Os consumidores residenciais que pagavam R$ 0,547/kWh na conta de luz passam a pagar R$ 0,637/kWh. O reajuste é motivado principalmente pela redução do nível dos reservatórios das hidrelétricas.

A Enel Goiás explica as razões para o aumento de 16,45% na conta de luz: “13,14% são para cobrir os custos com a compra de energia, encargos setoriais e transmissão, e 3,31% destinam-se à distribuidora para manutenção e investimento na rede”.

A distribuidora em Goiás informou ainda que o reajuste para os consumidores residenciais, que representam mais de 85% de todos os clientes da Enel Goiás, foi de 16,37%. Portanto, aqueles que até então pagavam R$ 0,547/kWh na conta de energia, a partir do dia 22 de outubro passarão a pagar R$ 0,637/kWh. “Para os clientes de média e alta tensão, em geral indústrias e comércios de grande porte, o reajuste médio será de 14,21%”, destacou.

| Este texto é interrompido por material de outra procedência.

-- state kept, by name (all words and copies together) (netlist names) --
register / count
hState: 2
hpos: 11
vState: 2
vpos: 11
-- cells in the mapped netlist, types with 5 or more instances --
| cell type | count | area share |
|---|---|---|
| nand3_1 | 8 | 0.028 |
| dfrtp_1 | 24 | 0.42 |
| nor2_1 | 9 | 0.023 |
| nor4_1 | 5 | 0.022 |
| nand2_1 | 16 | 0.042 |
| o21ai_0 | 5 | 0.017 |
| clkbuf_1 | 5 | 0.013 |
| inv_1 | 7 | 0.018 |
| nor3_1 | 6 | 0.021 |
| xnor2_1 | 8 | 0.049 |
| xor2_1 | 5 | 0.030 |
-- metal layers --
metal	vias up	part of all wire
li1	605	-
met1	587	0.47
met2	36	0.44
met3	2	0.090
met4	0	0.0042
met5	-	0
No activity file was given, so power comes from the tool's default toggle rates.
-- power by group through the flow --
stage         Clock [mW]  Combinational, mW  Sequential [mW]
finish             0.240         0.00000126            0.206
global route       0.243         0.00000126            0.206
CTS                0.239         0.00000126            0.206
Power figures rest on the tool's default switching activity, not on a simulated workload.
## flow/design.v

```verilog
module VGA_Controller(reset,
                      vga_clk,
                      BLANK_n,
                      HS,
                      VS,
		    		          CoorX,
		     		          CoorY
			     );
input reset;
input vga_clk;
output reg BLANK_n;
output reg HS;
output reg VS;
output [10:0] CoorX;
output [9:0] CoorY;
parameter hori_line  = 800;        
parameter hori_back  = 48;
parameter hori_front = 16;
parameter vert_line  = 525;       
parameter vert_back  = 33;
parameter vert_front = 10;
parameter H_sync_cycle = 96;
parameter V_sync_cycle = 2;
reg  [10:0] h_cnt;
reg  [9:0] v_cnt;
wire cHD,cVD,cDEN,hori_valid,vert_valid;
assign CoorX  = ( h_cnt<(hori_line-hori_front)&& (h_cnt>=hori_back+H_sync_cycle))	?	h_cnt-hori_back-H_sync_cycle	:	11'd640;
assign CoorY  = (v_cnt<(vert_line-vert_front)&& (v_cnt>=vert_back+V_sync_cycle))	?	v_cnt-vert_back-V_sync_cycle :	10'd480; 
always@(negedge vga_clk,posedge reset)
begin
  if (reset)
  begin
     h_cnt<=11'd0;  
     v_cnt<=10'd0;  
  end
  else
    begin
      if (h_cnt==hori_line-1)  
      begin 
         h_cnt<=0;
         if (v_cnt==vert_line-1)  
            v_cnt<=0;
         else
            v_cnt<=v_cnt+1;
      end
      else
         h_cnt<=h_cnt+1;  
    end
end
assign cHD = (h_cnt<H_sync_cycle) ? 1'b0:1'b1;
assign cVD = (v_cnt<V_sync_cycle) ? 1'b0:1'b1;
assign hori_valid = (h_cnt<(hori_line-hori_front)&& h_cnt>=hori_back+H_sync_cycle)? 1'b1: 1'b0;
assign vert_valid = (v_cnt<(vert_line-vert_front)&& v_cnt>=vert_back+V_sync_cycle)? 1'b1: 1'b0;
assign cDEN = hori_valid && vert_valid ;
always@(negedge vga_clk)
begin
  HS<=cHD;
  VS<=cVD;
  BLANK_n<=cDEN;
end
endmodule
```

## flow/run.sh

```bash
#!/bin/bash
# OpenROAD 26Q1-2900-gdf79404cd8, Yosys 0.63+post, stock flow scripts
make -C /OpenROAD-flow-scripts/flow DESIGN_CONFIG=/design/flow/config.mk WORK_HOME=/design/flow/orfs finish
```

## flow/constraint.sdc

```tcl
current_design VGA_Controller

set clk_period 3.6
set clk_io_pct 0.2

create_clock -name clk0 -period $clk_period [get_ports {vga_clk}]

set non_clock_inputs [all_inputs -no_clocks]
set_input_delay [expr $clk_period * $clk_io_pct] -clock clk0 $non_clock_inputs
set_output_delay [expr $clk_period * $clk_io_pct] -clock clk0 [all_outputs]
```

## flow/config.mk

```make
export PLATFORM = sky130hd
export DESIGN_NAME = VGA_Controller
export DESIGN_NICKNAME = VGA_Controller
export VERILOG_FILES = /design/flow/design.v
export SDC_FILE = /design/flow/constraint.sdc
export NUM_CORES = 4
export LEC_CHECK = 1
export CORE_AREA = 10 10 110 110
export DIE_AREA = 0 0 120 120
```

==> Implementation_results.wiki <==
=== Synthesis and place and route ===
{| class="wikitable"
! Metric !! Value
|-
| Run status || finished with violations
|-
| Failing checks || setup timing
|-
| Number of antenna violations at the first check in global routing || 0
|-
| Pin count of the biggest net entering global routing || 22
|-
| Post-Synthesis Mean Instance Area || ~9.4 um2
|-
| Port Buffers || 25
|-
| Final hold violation count || 0
|-
| Proportion of power drawn by the clock network || 38.6%
|-
| Post-Route Hold Slack || 0.551 ns
|-
| Row count || 36
|-
| HPWL reported at the end of detailed placement || 3360 um
|-
| Total wire length after detailed routing || approximately 4600 um
|-
| Top layer reached by signal wires || met4
|-
| Final tally of setup violations || 21
|-
| CP delay by family, top || flip-flops
|-
| Portion of total power attributed to sequential cells || 60.0%
|-
| Total of max-cap violations || 0
|-
| Required time of the critical path || 2.88 ns
|-
| Chip area line of the yosys report || 0.00166 mm2
|-
| Combined global-route utilization of all metal layers || 6.45%
|-
| Worst Max-Slew Pin Slew || 0.906 ns
|-
| Wire length of the first global-routing pass || 8010 um
|-
| Detailed-routed wire length on met3 || 90 um
|-
| Distinct lib cells || between 40 and 50
|-
| Launching element of the worst setup path || h_cnt[5]
|-
| Number of flops mapped to enable cells by yosys || 0
|-
| Start-to-end type of the worst setup path || reg2out
|-
| Fin. max-slew vios || 0
|-
| Area overhead of the layout relative to synthesis || 69.3%
|-
| Worst slew margin relative to its limit || 39.3%
|-
| CTS sink count || 24
|-
| Proportion of synthesized flip-flops having asynchronous set or reset || 87.5%
|-
| TritonCTS clock tree || built
|-
| Slowest cell on the critical path || dfrtn_1
|-
| Core area || about 0.0098 mm2
|-
| Met2 wire len || 2300 um
|-
| Metal1 wirelength || 2160 um
|-
| Number of instances in the synthesized netlist || between 150 and 200
|-
| Synthesis-stage register bit count || 24
|-
| Proportion of netlist area held by the largest area contributor || between 30% and 40%
|-
| Stage-log warning count || 34
|-
| Max FO, Critical Path || 4
|-
| Iteration count of the initial detailed-routing pass || 4
|-
| Placer congestion estimate || 0.850
|-
| Worst setup EP type || output port
|-
| Maximum root-to-sink buffer count || 2
|-
| Final WS setup || -0.919 ns
|-
| Sequential area share after synthesis || 35.3%
|-
| Part of the total power dissipated in combinational logic || 1.5%
|-
| Maximum single-stage delay on the critical path || 0.52 ns
|-
| Total power per unit cell area || 161 mW/mm2
|-
| Cts bufs inserted || 3
|-
| Most used flip-flop cell || dfrtn_1
|-
| Depth of the CTS H-tree || 1
|-
| Cell types with the highest counts after synthesis || dfrtn_1 (21), nor2_1 (18), nand2_1 (14)
|-
| Fraction of final layout cells sized beyond drive strength 1 || 53.4%
|-
| Most common cell in the synthesized netlist || dfrtn_1
|-
| Die X || 120 um
|-
| Kind of start point of the critical path || flop
|-
| Total via count in the routed design || 1614
|-
| Cells in synth_stat.txt || 176
|-
| Antenna diodes || 0
|-
| Maximum vdd drop || a little over 0.00009 V
|-
| Top Ports || 26
|-
| Setup clock skew after layout || 0.0513 ns
|-
| Iteration-0 DRC Markers || 46
|-
| Proportion of total power due to net switching || between 20% and 30%
|-
| DP Worst Slack || -0.830 ns
|-
| Ranking of synthesized cells by area || dfrtn_1 (32%), xnor2_1 (6.3%), ha_1 (4.5%)
|-
| Hold Crit Start || h_cnt[0]
|-
| Area of the die || 0.0144 mm2
|-
| Worst hold path class || reg2reg
|-
| Post-DR wirelength/cell || between 10 and 15 um
|-
| Y dimension of the die || ~120 um
|-
| Critical path buffers and inverters || 4
|-
| Critical-path cell list || inv_2 > ha_4 > nor2b_4 > a2111oi_4 > or3_4 > buf_6 > buf_6 > nor2_2 > buf_2
|-
| Critical path data arrival time || between 3 and 4 ns
|-
| Cell accounting for the most synthesized area || dfrtn_1
|-
| Clock transition at path regs || 0.05 ns
|-
| Remaining global-route overflow || 0
|-
| Most numerous cell on the critical path || buf_6
|-
| Number of vias per cell || 3.94
|-
| Clk ins delay skew pair || 0.33 ns
|-
| Initial core utilization || 16.9%
|-
| Via count of the first global-routing pass || 1623
|-
| DRC || 0
|-
| Root buf cell || clkbuf_8
|-
| Count of nets left with antenna violations after detail routing || 0
|-
| Cell Int Power || 356 uW
|-
| RSZ-0062 raised after global routing || true
|-
| Synthesized cell area || 0.00166 mm2
|-
| Startpoint of the worst-slack reg-to-reg timing path || h_cnt[1]
|-
| Static Leakage || ~1.4 nW
|-
| Synthesis warning total || 1
|-
| Switch Pwr || 95.6 uW
|}
## worst register-to-register path: stages, from the launching register on
cell,delay (ns)
dfrtn_1,0.47
buf_4,0.16
ha_1,0.20
nand3_1,0.27
nor3_2,0.77
a21boi_0,0.24
o21ai_0,0.10
## per-stage QoR
| stage | TNS [ns] | std cells | util [%] | power (mW) | area (um2) |
|---|---|---|---|---|---|
| floorplan | -5.27 | 176 | - | 0.286 | 1700 |
| global placement | -15.68 | 373 | 24.7 | 0.289 | 2420 |
| detailed placement | -15.52 | 373 | 24.7 | 0.289 | 2420 |
| CTS | -16.88 | 401 | 27.3 | 0.458 | 2670 |
| global route | -18.31 | 410 | 28.7 | 0.474 | 2800 |
| finish | -16.29 | 410 | 28.7 | 0.451 | 2800 |
## area by class of cell
type,count,area [um2]
fill,1002,6970
clock buffer,4,45.0
clock inverter,3,11.3
sequential,24,586
tap,133,166
inverter,8,30.0
timing repair buffer,104,818
multi-input combinational,134,1150
## power by group through the flow
| stage | clock network, mW | logic (mW) | registers, mW |
|---|---|---|---|
| after CTS | 0.180 | 0.00710 | 0.270 |
| after global routing | 0.196 | 0.00792 | 0.270 |
| final | 0.174 | 0.00659 | 0.270 |
## sequential cells by signal (all words and copies together) (netlist names)
| register | flops |
|---|---|
| h_cnt | 11 |
| VS | 1 |
| HS | 1 |
| BLANK_n | 1 |
| v_cnt | 10 |
## per-layer routing
layer  vias to the layer above  track usage [%]
li1                        819                -
met1                       775             8.59
met2                        16             11.2
met3                         4            0.762
met4                         0            0.830
met5                         -                0
## cells by family (layout without fill, tap and decap cells)
kind of cell             count (synthesis)  after routing  share of synthesized area (%)
AND-OR/OR-AND                           26             26                           12.5
AND/OR/NAND/NOR                         83             83                           31.8
adder cells (fa/ha/maj)                  6              6                           4.53
buffers and inverters                   18            119                           5.66
multiplexers                             1              1                          0.604
XOR/XNOR                                18             18                           9.52
flip-flops                              24             24                           35.3
## placed cells by master (no fill, tap or decap), types with 4 or more instances in the layout
cell type | netlist | layout
and2_4 | 0 | 4
and3_1 | 5 | 4
buf_2 | 6 | 15
buf_4 | 1 | 66
buf_6 | 2 | 18
dfrtn_1 | 21 | 21
dlygate4sd2_1 | 0 | 4
ha_1 | 6 | 4
inv_1 | 9 | 10
nand2_1 | 14 | 13
nand3_1 | 9 | 8
nand4_1 | 4 | 4
nor2_1 | 18 | 10
nor2_2 | 0 | 8
o21ai_0 | 10 | 7
xnor2_1 | 12 | 11
xor2_1 | 6 | 6
## final timing paths
path,cells after the start,slack (ns),endpoint
worst max register to register,6,1.23,v_cnt[2]
max in group asynchronous,3,0.87,h_cnt[10]
min in group asynchronous,3,2.48,h_cnt[9]
worst min-delay path,2,0.55,h_cnt[0]
worst min register to register,2,0.55,h_cnt[0]
worst max-delay path,9,-0.92,CoorX[6]
## repair_timing
action	in CTS	in global routing
pin swaps	24	14
gates resized	97	18
buffers inserted	23	9
setup endpoints to repair	24	21
hold buffers	0	0
No activity file was given, so power comes from the tool's default toggle rates.
$ cat ./config.mk
export PLATFORM = sky130hd
export DESIGN_NAME = ram_16x727
export DESIGN_NICKNAME = ram_16x727
export VERILOG_FILES = /design/flow/design.v
export SDC_FILE = /design/flow/constraint.sdc
export NUM_CORES = 4
export LEC_CHECK = 1
export CORE_UTILIZATION = 40
export SYNTH_MEMORY_MAX_BITS = 65536
$ cat ./constraint.sdc
current_design ram_16x727

set clk_period 228.0
set clk_io_pct 0.2

create_clock -name clk0 -period $clk_period [get_ports {R0_clk}]
create_clock -name clk1 -period $clk_period [get_ports {W0_clk}]

set non_clock_inputs [all_inputs -no_clocks]
set_input_delay [expr $clk_period * $clk_io_pct] -clock clk0 $non_clock_inputs
set_output_delay [expr $clk_period * $clk_io_pct] -clock clk0 [all_outputs]
==> ./design.v <==
module ram_16x744(
  input  [3:0]   R0_addr,
  input          R0_en,
                 R0_clk,
  output [743:0] R0_data,
  input  [3:0]   W0_addr,
  input          W0_en,
                 W0_clk,
  input  [743:0] W0_data
);
  reg [743:0] Memory[0:15];
  reg         _R0_en_d0;
  reg [3:0]   _R0_addr_d0;
  always @(posedge R0_clk) begin
    _R0_en_d0 <= R0_en;
    _R0_addr_d0 <= R0_addr;
  end  
  always @(posedge W0_clk) begin
    if (W0_en & 1'h1)
      Memory[W0_addr] <= W0_data;
  end  
  assign R0_data = _R0_en_d0 ? Memory[_R0_addr_d0] : 744'bx;
endmodule
==> ./run.sh <==
#!/bin/bash
# OpenROAD 26Q1-2900-gdf79404cd8, Yosys 0.63+post, stock flow scripts
make -C /OpenROAD-flow-scripts/flow DESIGN_CONFIG=/design/flow/config.mk WORK_HOME=/design/flow/orfs finish
==> ./config.mk <==
export PLATFORM = sky130hd
export DESIGN_NAME = ram_16x744
export DESIGN_NICKNAME = ram_16x744
export VERILOG_FILES = /design/flow/design.v
export SDC_FILE = /design/flow/constraint.sdc
export NUM_CORES = 4
export LEC_CHECK = 1
export CORE_UTILIZATION = 50
export SYNTH_MEMORY_MAX_BITS = 65536
==> ./constraint.sdc <==
current_design ram_16x744

set clk_period 233.4
set clk_io_pct 0.2

create_clock -name clk0 -period $clk_period [get_ports {R0_clk}]
create_clock -name clk1 -period $clk_period [get_ports {W0_clk}]

set non_clock_inputs [all_inputs -no_clocks]
set_input_delay [expr $clk_period * $clk_io_pct] -clock clk0 $non_clock_inputs
set_output_delay [expr $clk_period * $clk_io_pct] -clock clk0 [all_outputs]
==> results.txt <==
Ports: 1500
register share after synthesis: 0.803
slowest CP cell: dfxtp_4
DR pass1 iterations: 8
Lkg Pwr: 163 nW
die width: 946 µm
Max-cap violations: 0
IO buf count: 1497
setup_tns: 0 ns
ANT nets after route: 0
area leader, netlist: edfxtp_1
Yosys Chip Area: 446000 µm²
CP required: 186.72 ns
yosys warns: 1
GRT Util Overall: 0.296
Worst-path clk slew: 0.06 ns
Synth-to-Final Area Change: 15.4%
register bit total from synthesis: 11900
drt drc: 0
Synth Instances: 18900
WS Path Type: flip-flop to output port
vias: 209000
Slew Limit Fails: 0
post-cts sizing count: 0
Pwr Density: 8.79 nW/µm²
Buf+Inv Stages, Crit Path: 11
Fin. Hold Viols: 0
die area: 895000 µm²
Top Family by Delay on Critical Path: buffers and inverters
Setup crit start: _R0_addr_d0[0]
Via density: 6.11
Placed Cells: 31900
Fillers: 62100
Layout Cells excl Fill: 34300
fp util: 0.502
Final Setup Violations: 0
Yosys Instances: 18900
FP Rows: 346
total grt overflow: 0
Core Area: 888000 µm²
Iteration-0 DRC Markers: 13900
CTS tree: yes
Rel. slew slack: 0.333
Post-CTS Hold Buffers: 0
CP startpoint kind: flip-flop
largest net degree at the start of global routing: 103
HPWL Detailed: 679 mm
synth top area cells: edfxtp_1 (80%), mux4_2 (13%), a22oi_1 (2.8%)
RD Place Congestion: 0.834
CP Max Fanout: 74
crit end category: output port
unique cell type count in the Yosys netlist: 21
outcome: finished, final reports clean
CP most frequent cell: buf_4
DIE HEIGHT: 946 µm
pre-CTS WS: 177.57 ns
first-pass GRT wire length: 1650 mm
hold path start: W0_data[425]
vias in the first global route: 229000
RSZ-0062 raised after global routing: false
count of tool warnings: 32
DRT Wirelength: 1160 mm
Top cell area share: 0.802
critical path, cell by cell: buf_4 > buf_4 > buf_12 > buf_4 > buf_4 > buf_4 > buf_4 > buf_4 > buf_4 > buf_4 > mux4_2 > a22oi_1 > nand2_1 > clkdlybuf4s50_1
mapped cell area: 446000 µm²
post-CTS setup buffer count: 0
Mapped Avg Cell Area: 23.6 µm²
WL per Instance: 33.9 µm
Hold/Removal Path Class: input pin to flip-flop
initial antenna violation count: 427
CP arrival: 9.02 ns
Max stage delay on crit path: 0.74 ns
final worst slack: 177.70 ns
Slew @ Worst Pin: 0.998 ns
share of cells above drive strength 1: 0.224
Max VDD drop: 0.00000774 V
hold_ws: 46.32 ns
Num Clock Sinks: 11900
-- power breakdown --
| group | switching [mW] | internal, mW | total [mW] |
|---|---|---|---|
| combinational | 0.149 | 0.106 | 0.255 |
| sequential | 0.00906 | 2.40 | 2.41 |
| clock | 0.784 | 1.08 | 1.86 |
| total | 0.942 | 3.58 | 4.52 |
-- area by class of cell --
cell class,count,area [µm²],area share
flip-flops and latches,11900,358000,0.695
diodes,173,433,0.000842
multi-input cells,5923,82700,0.161
clock inverters,589,4400,0.00855
clock buffers,1586,33500,0.0650
repair buffers,2239,21000,0.0408
well taps,11800,14800,0.0288
-- registers in the layout (all words and copies together) (netlist names) --
register and flops:
Memory 11904, _R0_addr_d0 4
-- routing by layer --
metal	wire (µm)	GRT usage
met5	2650	0.0153
met1	354000	0.385
met2	556000	0.418
met3	206000	0.227
met4	43600	0.0865
-- logic make-up after synthesis --
group / share of synthesized area
and+or+nand+nor: 0.00868
DFF: 0.803
muxes: 0.149
buffers and inverters: 0.0123
AOI/OAI and AO/OA: 0.0279
-- worst paths after layout --
path,endpoint,slack (ns),cells after the start
max in group clk1,Memory[10][428],181.99,10
min in group clk0,_R0_addr_d0[2],46.90,1
min,Memory[1][425],46.32,2
max,R0_data[571],177.70,14
-- stage by stage --
stage / area [µm²] / power (mW) / utilization
floorplan: 446000 / 2.61 / -
global placement: 476000 / 2.71 / 0.536
detailed placement: 476000 / 2.71 / 0.536
CTS: 514000 / 4.56 / 0.579
global route: 514000 / 4.66 / 0.579
finish: 514000 / 4.52 / 0.579
-- cell usage in the layout (no fill, tap or decap), drive strengths merged --
cell,synthesis,routed
or3b,1,1
diode,0,173
nand3b,2,2
clkdlybuf4s50,0,1497
nor3,4,4
nor2b,8,8
and2,3,3
nor2,17,17
clkbuf,353,1586
edfxtp,11900,11900
nand2b,6,6
bufinv,0,60
dfxtp,4,4
mux2i,672,672
clkinvlp,0,12
inv,0,26
a22oi,1654,1654
mux4,2640,2640
nand2,745,745
clkinv,0,491
buf,697,742
nand3,171,171
-- synthesized netlist by cell type --
library cell	instances
nand2_1	745
nor2b_1	8
clkbuf_4	2
or3b_2	1
dfxtp_1	4
and2_1	3
mux2i_1	672
clkbuf_1	351
nor3_1	4
nand2b_1	6
edfxtp_1	11900
buf_2	287
buf_4	105
nor2_1	16
mux4_2	2640
buf_1	199
nand3_1	171
buf_6	106
a22oi_1	1654
nor2_2	1
nand3b_1	2
Power is estimated from default activity; no workload was simulated.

Baixo nível dos reservatórios motivou reajuste na conta de luz em Goiás

A Enel Goiás declarou que o reajuste aprovado pela Aneel nesta quinta-feira “foi fortemente impactado pela crise hídrica enfrentada pelo país”. Segundo a distribuidora, em razão da queda drástica dos níveis dos reservatórios, o Operador Nacional do Sistema Elétrico (ONS) precisou acionar mais usinas termelétricas, que têm um custo de geração mais caro, o que impactou as tarifas.

“A composição do reajuste foi, portanto, fortemente impactada pela crise hídrica enfrentada pelo país, com reflexo direto nos custos de compra de energia produzida pelos geradores, e pelos encargos setoriais. Importante destacar que o processo de reajuste iniciou com percentual de 24,4% e, após medidas implementadas pelo regulador, chegou-se ao percentual de reajuste médio aprovado”, finalizou a Enel.